▸ Task objective
Begin with the first line of the entries below. Copy each line exactly, stopping after the one that contains "assign alloc_tag_o[0] = tail_q;".

(Data extract Opens)

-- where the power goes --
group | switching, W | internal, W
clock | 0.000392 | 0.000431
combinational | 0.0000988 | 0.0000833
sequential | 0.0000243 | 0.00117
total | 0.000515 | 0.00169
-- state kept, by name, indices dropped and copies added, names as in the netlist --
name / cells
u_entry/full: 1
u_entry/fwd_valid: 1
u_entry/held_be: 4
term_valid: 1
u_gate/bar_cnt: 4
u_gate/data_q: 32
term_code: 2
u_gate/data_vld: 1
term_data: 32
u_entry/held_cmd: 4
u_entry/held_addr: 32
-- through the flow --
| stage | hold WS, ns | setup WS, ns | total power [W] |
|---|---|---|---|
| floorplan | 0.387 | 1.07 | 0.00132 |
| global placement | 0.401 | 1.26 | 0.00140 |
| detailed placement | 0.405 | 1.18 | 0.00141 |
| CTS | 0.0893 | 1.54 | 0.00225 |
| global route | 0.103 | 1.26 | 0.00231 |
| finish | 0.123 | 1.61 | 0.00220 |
--- src/rtl/rob_pkg.sv ---
`timescale 1ns/1ps
package rob_pkg;
  localparam int NUM_FU = 4;
  typedef enum logic [1:0] {
    FU_ALU  = 2'd0,
    FU_MEM  = 2'd1,
    FU_FADD = 2'd2,
    FU_FMUL = 2'd3
  } fu_e;
endpackage

--- src/rtl/rob_alloc_ctrl.sv ---
`timescale 1ns/1ps
module rob_alloc_ctrl #(
  parameter int DEPTH = 8,
  parameter int TAG_W = 8
) (
  input  logic                       clk_i,
  input  logic                       rst_ni,
  input  logic [1:0]                 alloc_vld_i,
  input  logic [1:0]                 cmt_vld_i,
  output logic [1:0]                 alloc_rdy_o,
  output logic [1:0]                 acc_o,
  output logic [1:0][TAG_W-1:0]      alloc_tag_o,
  output logic [$clog2(DEPTH)-1:0]   head_idx_o
);
  localparam int IDX_W = $clog2(DEPTH);
  localparam logic [TAG_W-1:0] DEPTH_T = TAG_W'(DEPTH);

  logic [TAG_W-1:0] head_q, tail_q, occ;

  // occupancy ignores same-cycle commits: no retire-to-alloc bypass
  assign occ            = tail_q - head_q;
  assign alloc_rdy_o[0] = occ < DEPTH_T;
  assign alloc_rdy_o[1] = (DEPTH_T - occ) >= TAG_W'(2);
  assign acc_o[0]       = alloc_vld_i[0] & alloc_rdy_o[0];
  assign acc_o[1]       = acc_o[0] & alloc_vld_i[1] & alloc_rdy_o[1];
  assign alloc_tag_o[0] = tail_q;
  assign alloc_tag_o[1] = tail_q + TAG_W'(1);
  assign head_idx_o     = head_q[IDX_W-1:0];

  always_ff @(posedge clk_i or negedge rst_ni) begin
    if (!rst_ni) begin
      head_q <= '0;
      tail_q <= '0;
    end else begin
      tail_q <= tail_q + TAG_W'(acc_o[0]) + TAG_W'(acc_o[1]);
      head_q <= head_q + TAG_W'(cmt_vld_i[0]) + TAG_W'(cmt_vld_i[1]);
    end
  end
endmodule

--- src/rtl/rob_age_picker.sv ---
`timescale 1ns/1ps
module rob_age_picker #(
  parameter int DEPTH = 8
) (
  input  logic [DEPTH-1:0]           req_i,
  input  logic [$clog2(DEPTH)-1:0]   head_idx_i,
  output logic                       gnt_vld_o,
  output logic [$clog2(DEPTH)-1:0]   gnt_idx_o
);
  localparam int IDX_W = $clog2(DEPTH);

  // scan from head so the first hit is the oldest
  always_comb begin
    logic             found;
    logic [IDX_W-1:0] idx;
    found     = 1'b0;
    gnt_idx_o = '0;
    for (int k = 0; k < DEPTH; k++) begin
      idx = head_idx_i + IDX_W'(k);
      if (!found && req_i[idx]) begin
        found     = 1'b1;
        gnt_idx_o = idx;
      end
    end
    gnt_vld_o = found;
  end
endmodule

--- src/rtl/rob_retire.sv ---
`timescale 1ns/1ps
module rob_retire #(
  parameter int DEPTH = 8,
  parameter int TAG_W = 8
) (
  input  logic [DEPTH-1:0]             vld_i,
  input  logic [DEPTH-1:0]             done_i,
  input  logic [DEPTH-1:0][TAG_W-1:0]  dst_i,
  input  logic [$clog2(DEPTH)-1:0]     head_idx_i,
  output logic [1:0]                   cmt_vld_o,
  output logic [1:0][TAG_W-1:0]        cmt_tag_o
);
  localparam int IDX_W = $clog2(DEPTH);

  logic [IDX_W-1:0] idx1;

  assign idx1         = head_idx_i + IDX_W'(1);
  assign cmt_vld_o[0] = vld_i[head_idx_i] & done_i[head_idx_i];
  assign cmt_vld_o[1] = cmt_vld_o[0] & vld_i[idx1] & done_i[idx1];
  assign cmt_tag_o[0] = dst_i[head_idx_i];
  assign cmt_tag_o[1] = dst_i[idx1];
endmodule

--- src/rtl/rob_dual_issue.sv ---
`timescale 1ns/1ps
module rob_dual_issue
  import rob_pkg::*;
#(
  parameter int DEPTH  = 8,
  parameter int TAG_W  = 8,
  parameter int NUM_WB = 4
) (
  input  logic                           clk_i,
  input  logic                           rst_ni,
  input  logic [1:0]                     alloc_vld_i,
  input  logic [1:0][1:0]                alloc_fu_i,
  input  logic [1:0][TAG_W-1:0]          alloc_src1_tag_i,
  input  logic [1:0]                     alloc_src1_rdy_i,
  input  logic [1:0][TAG_W-1:0]          alloc_src2_tag_i,
  input  logic [1:0]                     alloc_src2_rdy_i,
  output logic [1:0]                     alloc_rdy_o,
  output logic [1:0][TAG_W-1:0]          alloc_tag_o,
  output logic [NUM_FU-1:0]              disp_vld_o,
  output logic [NUM_FU-1:0][TAG_W-1:0]   disp_tag_o,
  input  logic [NUM_WB-1:0]              wb_vld_i,
  input  logic [NUM_WB-1:0][TAG_W-1:0]   wb_tag_i,
  output logic [1:0]                     cmt_vld_o,
  output logic [1:0][TAG_W-1:0]          cmt_tag_o
);
  localparam int IDX_W = $clog2(DEPTH);

  // entry storage
  logic [DEPTH-1:0]            ent_vld, ent_disp, ent_done;
  logic [DEPTH-1:0]            ent_s1_rdy, ent_s2_rdy;
  logic [DEPTH-1:0][1:0]       ent_fu;
  logic [DEPTH-1:0][TAG_W-1:0] ent_s1_tag, ent_s2_tag, ent_dst;

  logic [1:0]                  acc;
  logic [IDX_W-1:0]            head_idx;
  logic [1:0]                  slot_s1_wb, slot_s2_wb;
  logic [DEPTH-1:0]            s1_wake, s2_wake, done_hit, disp_set, cmt_clr;
  logic [DEPTH-1:0]            new_hit, new_sel;
  logic [NUM_FU-1:0][DEPTH-1:0] fu_req;
  logic [NUM_FU-1:0]           gnt_vld;
  logic [NUM_FU-1:0][IDX_W-1:0] gnt_idx;

  rob_alloc_ctrl #(.DEPTH(DEPTH), .TAG_W(TAG_W)) u_alloc (
    .clk_i       (clk_i),
    .rst_ni      (rst_ni),
    .alloc_vld_i (alloc_vld_i),
    .cmt_vld_i   (cmt_vld_o),
    .alloc_rdy_o (alloc_rdy_o),
    .acc_o       (acc),
    .alloc_tag_o (alloc_tag_o),
    .head_idx_o  (head_idx)
  );

  for (genvar u = 0; u < NUM_FU; u++) begin : g_fu
    rob_age_picker #(.DEPTH(DEPTH)) u_pick (
      .req_i      (fu_req[u]),
      .head_idx_i (head_idx),
      .gnt_vld_o  (gnt_vld[u]),
      .gnt_idx_o  (gnt_idx[u])
    );
    assign disp_vld_o[u] = gnt_vld[u];
    assign disp_tag_o[u] = ent_dst[gnt_idx[u]];
  end

  rob_retire #(.DEPTH(DEPTH), .TAG_W(TAG_W)) u_retire (
    .vld_i      (ent_vld),
    .done_i     (ent_done),
    .dst_i      (ent_dst),
    .head_idx_i (head_idx),
    .cmt_vld_o  (cmt_vld_o),
    .cmt_tag_o  (cmt_tag_o)
  );

  // wakeups for instructions being accepted this cycle
  always_comb begin
    for (int k = 0; k < 2; k++) begin
      slot_s1_wb[k] = alloc_src1_rdy_i[k];
      slot_s2_wb[k] = alloc_src2_rdy_i[k];
      for (int w = 0; w < NUM_WB; w++) begin
        if (wb_vld_i[w] && wb_tag_i[w] == alloc_src1_tag_i[k]) slot_s1_wb[k] = 1'b1;
        if (wb_vld_i[w] && wb_tag_i[w] == alloc_src2_tag_i[k]) slot_s2_wb[k] = 1'b1;
      end
    end
  end

  // per-entry next-state terms
  always_comb begin
    for (int i = 0; i < DEPTH; i++) begin
      s1_wake[i]  = 1'b0;
      s2_wake[i]  = 1'b0;
      done_hit[i] = 1'b0;
      for (int w = 0; w < NUM_WB; w++) begin
        if (wb_vld_i[w] && wb_tag_i[w] == ent_s1_tag[i]) s1_wake[i] = 1'b1;
        if (wb_vld_i[w] && wb_tag_i[w] == ent_s2_tag[i]) s2_wake[i] = 1'b1;
        if (wb_vld_i[w] && wb_tag_i[w] == ent_dst[i])    done_hit[i] = ent_vld[i];
      end
      disp_set[i] = 1'b0;
      for (int u = 0; u < NUM_FU; u++) begin
        fu_req[u][i] = ent_vld[i] & ~ent_disp[i] & ent_s1_rdy[i] & ent_s2_rdy[i]
                       & (ent_fu[i] == 2'(u));
        if (gnt_vld[u] && gnt_idx[u] == IDX_W'(i)) disp_set[i] = 1'b1;
      end
      cmt_clr[i] = (cmt_vld_o[0] && head_idx == IDX_W'(i)) ||
                   (cmt_vld_o[1] && head_idx + IDX_W'(1) == IDX_W'(i));
      new_sel[i] = acc[1] && alloc_tag_o[1][IDX_W-1:0] == IDX_W'(i);
      new_hit[i] = new_sel[i] || (acc[0] && alloc_tag_o[0][IDX_W-1:0] == IDX_W'(i));
    end
  end

  always_ff @(posedge clk_i or negedge rst_ni) begin
    if (!rst_ni) begin
      ent_vld    <= '0;
      ent_disp   <= '0;
      ent_done   <= '0;
      ent_s1_rdy <= '0;
      ent_s2_rdy <= '0;
      ent_fu     <= '0;
      ent_s1_tag <= '0;
      ent_s2_tag <= '0;
      ent_dst    <= '0;
    end else begin
      for (int i = 0; i < DEPTH; i++) begin
        if (new_hit[i]) begin
          ent_vld[i]    <= 1'b1;
          ent_disp[i]   <= 1'b0;
          ent_done[i]   <= 1'b0;
          ent_fu[i]     <= alloc_fu_i[new_sel[i]];
          ent_s1_tag[i] <= alloc_src1_tag_i[new_sel[i]];
          ent_s2_tag[i] <= alloc_src2_tag_i[new_sel[i]];
          ent_s1_rdy[i] <= slot_s1_wb[new_sel[i]];
          ent_s2_rdy[i] <= slot_s2_wb[new_sel[i]];
          ent_dst[i]    <= alloc_tag_o[new_sel[i]];
        end else if (cmt_clr[i]) begin
          ent_vld[i] <= 1'b0;
        end else begin
          if (s1_wake[i])  ent_s1_rdy[i] <= 1'b1;
          if (s2_wake[i])  ent_s2_rdy[i] <= 1'b1;
          if (disp_set[i]) ent_disp[i]   <= 1'b1;
          if (done_hit[i]) ent_done[i]   <= 1'b1;
        end
      end
    end
  end
endmodule

--- config.mk ---
export PLATFORM = sky130hd
export DESIGN_NAME = rob_dual_issue
export DESIGN_NICKNAME = d
export VERILOG_FILES = /design/src/rtl/rob_pkg.sv /design/src/rtl/rob_alloc_ctrl.sv /design/src/rtl/rob_age_picker.sv /design/src/rtl/rob_retire.sv /design/src/rtl/rob_dual_issue.sv
export SDC_FILE = /design/constraint.sdc
export NUM_CORES = 2
export LEC_CHECK = 0
export ABC_CLOCK_PERIOD_IN_PS = 5900
export BUFFER_PORTS_ARGS = -buffer_cell sky130_fd_sc_hd__buf_4
export CAP_MARGIN = 20
export CELL_PAD_IN_SITES_DETAIL_PLACEMENT = 0
export CELL_PAD_IN_SITES_GLOBAL_PLACEMENT = 1
export CORE_ASPECT_RATIO = 0.5
export CORE_MARGIN = 2
export CORE_UTILIZATION = 44
export CTS_CLUSTER_SIZE = 8
export DETAILED_ROUTE_END_ITERATION = 10
export GPL_TIMING_DRIVEN = 0
export PLACE_DENSITY_LB_ADDON = 0.1
export SLEW_MARGIN = 30
export SYNTH_ARGS = -nofsm -noshare
export SYNTH_HDL_FRONTEND = slang
export SYNTH_SLANG_ARGS = --single-unit
--- constraint.sdc ---
create_clock -name clk_i -period 5.9 [get_ports clk_i]
set_input_delay 1.18 -clock clk_i [delete_from_list [all_inputs] [get_ports clk_i]]
set_output_delay 1.18 -clock clk_i [all_outputs]
set_load 0.05 [all_outputs]
==> impl_metrics.py <==
metrics = {
    "sta": {
        "fin_skew_ns": 0.0403,
        "period_share_pct": 100,
        "hold_slack_ns": 0.478,
        "setup_viol": 0,
        "maxSlewViolCount": 0,
        "rsz0062_at_grt": "yes",
        "worst_pin_slew_ns": 1.24,
        "min_period_ns": 5.90,
        "final-hold-violation-count": 0,
        "max_freq_mhz": 170,
        "relSlewSlack_pct": 17.2,
    },
    "setup_path": {
        "path_common_cell": "mux4_2",
        "reg2reg_to": "ent_vld[1]$_DFFE_PN0P_",
        "crit_family": "simple AND/OR/NAND/NOR gates",
        "crit_path_max_incr_delay_ns": 0.58,
        "critPathRequiredTime_ns": 4.72,
        "crit_path_max_fanout": 10,
        "crit_path_top_delay_cell": "mux4_2",
        "reg2reg_slack_ns": 0.38,
        "crit_path_cell_trace": "nand4b_1, nor3_4, buf_4, a21oi_1, mux4_2, nand3_2, nor4bb_1, o32a_1, nor2_2, buf_6, mux4_2, mux2_4, buf_8",
        "arrival_ns": 4.72,
        "crit_path_end_kind": "primary output",
        "rr_startpoint": "u_alloc.tail_q[0]$_DFF_PN0_",
        "path_class": "register to primary output",
        "worst-path-buf-inv": 3,
        "startpoint_type": "register",
        "r2r_cells": 15,
    },
    "routing": {
        "drt-initial-drc-count": 5596,
        "wl_um": 176000,
        "dr.pass1.iters": 6,
        "ant_nets": 0,
        "drc_errors": 0,
        "via_per_inst": 6.74,
        "wl_per_cell_um": 35.2,
        "num_vias": 33717,
    },
    "hold_path": {
        "min_path_type": "register to register",
        "worstHoldStart": "u_alloc.head_q[5]$_DFF_PN0_",
        "whs_path_depth": 1,
        "min_to": "u_alloc.head_q[5]$_DFF_PN0_",
    },
    "yosys": {
        "ys_ff_latch": 264,
        "syn_inst": 3758,
        "muxShareOfSynthArea_pct": 18.4,
        "ys_types": 109,
        "syn_area_sq_mm": 0.0320,
        "synthesis.nets": 3869,
        "ys_warn_count": 0,
        "avgSynthCellArea_sq_um": 8.52,
        "synth-xor-area-share_pct": 25.3,
        "synth-compound-area-share_pct": 11.0,
        "synthSimpleGateAreaFrac_pct": 16.2,
        "dominantRegCellSynth": "dfrtp_1",
        "async_flop_share_pct": 100,
        "synth-edff-count": 0,
        "ys_seq_area_share_pct": 20.6,
        "synth_top_family_by_area": "XOR/XNOR gates",
        "synth_fa_ha_area_share_pct": 1.28,
    },
    "flow_run": {
        "maxCapViolations": 0,
    },
    "global_route": {
        "grt.total_usage_pct": 45.9,
        "grt_pass1_wl_um": 244000,
        "grt_pass1_vias": 31387,
        "grt_max_degree": 73,
        "antenna_found_initial": 5,
        "gr-total-overflow": 0,
    },
    "clock_tree": {
        "clk_path_buf_depth": 3,
        "holdBufCountCts": 0,
        "numCtsBuffers": 39,
        "cts-root-buf": "clkbuf_16",
        "clk_pin_slew_ns": 0.05,
        "clock-sinks": 264,
        "htreeDepth": 2,
        "clk_latency_ns": 0.60,
        "cts_tree": "built",
    },
    "layout": {
        "stdcell_area_sq_mm": 0.0386,
        "drive_gt1_share_pct": 21.7,
        "layout_common_cells": "xor2_1, mux2i_1, nor2_1, dfrtp_1, a21oi_1",
        "fin_util_pct": 54.0,
        "final_net_count": 4150,
        "area_growth_pct": 20.5,
        "final_common_cell": "xor2_1",
    },
    "die": {
        "die_x_um": 385,
        "placementRows": 69,
        "num_io_pins": 152,
        "die_area_sq_mm": 0.0751,
        "core_sq_mm": 0.0715,
        "initial_core_util_pct": 44.8,
        "die_h_um": 195,
    },
    "placement": {
        "post_dp_cell_area_sq_mm": 0.0349,
        "dpl.hpwl_um": 123000,
        "routabilityCongestion": 1.01,
        "portBuffers": 111,
    },
    "pwr": {
        "vdd_ir_drop_max_mv": 0.919,
        "power_uw": 25600,
        "p_leak_uw": 0.0178,
        "p_per_area_mw_per_mm2": 665,
    },
    "outcome": {
        "status": "finished, final reports clean",
    },
}
[per-stage QoR]
step | setup slack (ns) | setup TNS (ns) | instances
finish | 0.00213 | 0 | 5004
global route | -0.0475 | -0.282 | 5001
CTS | -0.182 | -2.91 | 4981
detailed placement | -1.83 | -157.84 | 4846
global placement | -1.79 | -177.54 | 4827
floorplan | 0.00496 | 0 | 3758
[layout make-up]
class | instances | area (sq um)
diodes | 3 | 7.51
plain buffers | 492 | 2640
clock buffers | 44 | 1040
clock inverters | 1 | 7.51
fillers | 6675 | 32900
inverters | 46 | 213
multi-input cells | 2950 | 24300
flip-flops and latches | 264 | 6610
well taps | 958 | 1200
repair buffers | 246 | 2530
[cells by family (layout without fill, tap and decap cells)]
family / after synthesis / count (layout)
muxes: 460 / 460
other: 0 / 3
AOI/OAI and AO/OA: 543 / 543
xor gates and xnor gates: 922 / 922
DFF: 264 / 264
buffers and inverters: 544 / 829
adders and majority gates: 31 / 31
and+or+nand+nor: 994 / 994
[how the worst max path moves through the flow]
stage,depth (start not counted),endpoint,from
after floorplan,20,disp_tag_o[14],u_alloc.head_q[0]$_DFF_PN0_
after global placement,18,disp_tag_o[7],u_alloc.head_q[0]$_DFF_PN0_
after detailed placement,16,cmt_tag_o[9],u_alloc.head_q[0]$_DFF_PN0_
after CTS,21,disp_tag_o[8],u_alloc.head_q[1]$_DFF_PN0_
after global routing,15,disp_tag_o[7],u_alloc.head_q[1]$_DFF_PN0_
final,13,disp_tag_o[7],ent_s2_rdy[0]$_DFFE_PN0P_
[registers in the layout, summed over array words and instances, names as in the netlist, 16 cells and up]
register and cells:
ent_dst 64, ent_fu 16, ent_s2_tag 64, ent_s1_tag 64
[cell usage after synthesis (all sizes together), types with 93 or more instances]
master	n	share of area, %
nand4	110	2.1
nand2	163	1.9
mux2i	317	9.9
dfrtp	264	21
nor3	105	1.8
xor2	728	20
nand3	93	1.5
mux4	97	6.8
a21oi	254	4.0
nor4	139	2.7
buf	188	2.9
nor2	280	3.3
clkbuf	310	3.9
xnor2	194	5.3
[where the power goes]
group	switching (uW)	leakage, uW	total, uW	internal (uW)
Combinational	12000	0.0140	20300	8320
Clock	952	0.000509	2170	1220
Sequential	615	0.00330	3160	2540
Total	13600	0.0178	25600	12100
[what timing repair did]
item	in CTS	in global routing
pin swaps	63	39
resized for setup	291	79
setup endpoints to repair	296	32
buffers inserted	88	24
cloned	5	1
[metal layers]
layer / up-vias / track usage (%) / wire, um
met5: - / 0 / 18
met4: 2 / 22.3 / 10400
met3: 560 / 12.2 / 23800
met2: 2713 / 64.7 / 70800
met1: 16727 / 64.4 / 71300
li1: 13715 / - / -
Note: power is estimated with default switching activity, not from simulation.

(Data extract Closes)

▸ Response to this task
-- where the power goes --
group | switching, W | internal, W
clock | 0.000392 | 0.000431
combinational | 0.0000988 | 0.0000833
sequential | 0.0000243 | 0.00117
total | 0.000515 | 0.00169
-- state kept, by name, indices dropped and copies added, names as in the netlist --
name / cells
u_entry/full: 1
u_entry/fwd_valid: 1
u_entry/held_be: 4
term_valid: 1
u_gate/bar_cnt: 4
u_gate/data_q: 32
term_code: 2
u_gate/data_vld: 1
term_data: 32
u_entry/held_cmd: 4
u_entry/held_addr: 32
-- through the flow --
| stage | hold WS, ns | setup WS, ns | total power [W] |
|---|---|---|---|
| floorplan | 0.387 | 1.07 | 0.00132 |
| global placement | 0.401 | 1.26 | 0.00140 |
| detailed placement | 0.405 | 1.18 | 0.00141 |
| CTS | 0.0893 | 1.54 | 0.00225 |
| global route | 0.103 | 1.26 | 0.00231 |
| finish | 0.123 | 1.61 | 0.00220 |
--- src/rtl/rob_pkg.sv ---
`timescale 1ns/1ps
package rob_pkg;
  localparam int NUM_FU = 4;
  typedef enum logic [1:0] {
    FU_ALU  = 2'd0,
    FU_MEM  = 2'd1,
    FU_FADD = 2'd2,
    FU_FMUL = 2'd3
  } fu_e;
endpackage

--- src/rtl/rob_alloc_ctrl.sv ---
`timescale 1ns/1ps
module rob_alloc_ctrl #(
  parameter int DEPTH = 8,
  parameter int TAG_W = 8
) (
  input  logic                       clk_i,
  input  logic                       rst_ni,
  input  logic [1:0]                 alloc_vld_i,
  input  logic [1:0]                 cmt_vld_i,
  output logic [1:0]                 alloc_rdy_o,
  output logic [1:0]                 acc_o,
  output logic [1:0][TAG_W-1:0]      alloc_tag_o,
  output logic [$clog2(DEPTH)-1:0]   head_idx_o
);
  localparam int IDX_W = $clog2(DEPTH);
  localparam logic [TAG_W-1:0] DEPTH_T = TAG_W'(DEPTH);

  logic [TAG_W-1:0] head_q, tail_q, occ;

  // occupancy ignores same-cycle commits: no retire-to-alloc bypass
  assign occ            = tail_q - head_q;
  assign alloc_rdy_o[0] = occ < DEPTH_T;
  assign alloc_rdy_o[1] = (DEPTH_T - occ) >= TAG_W'(2);
  assign acc_o[0]       = alloc_vld_i[0] & alloc_rdy_o[0];
  assign acc_o[1]       = acc_o[0] & alloc_vld_i[1] & alloc_rdy_o[1];
  assign alloc_tag_o[0] = tail_q;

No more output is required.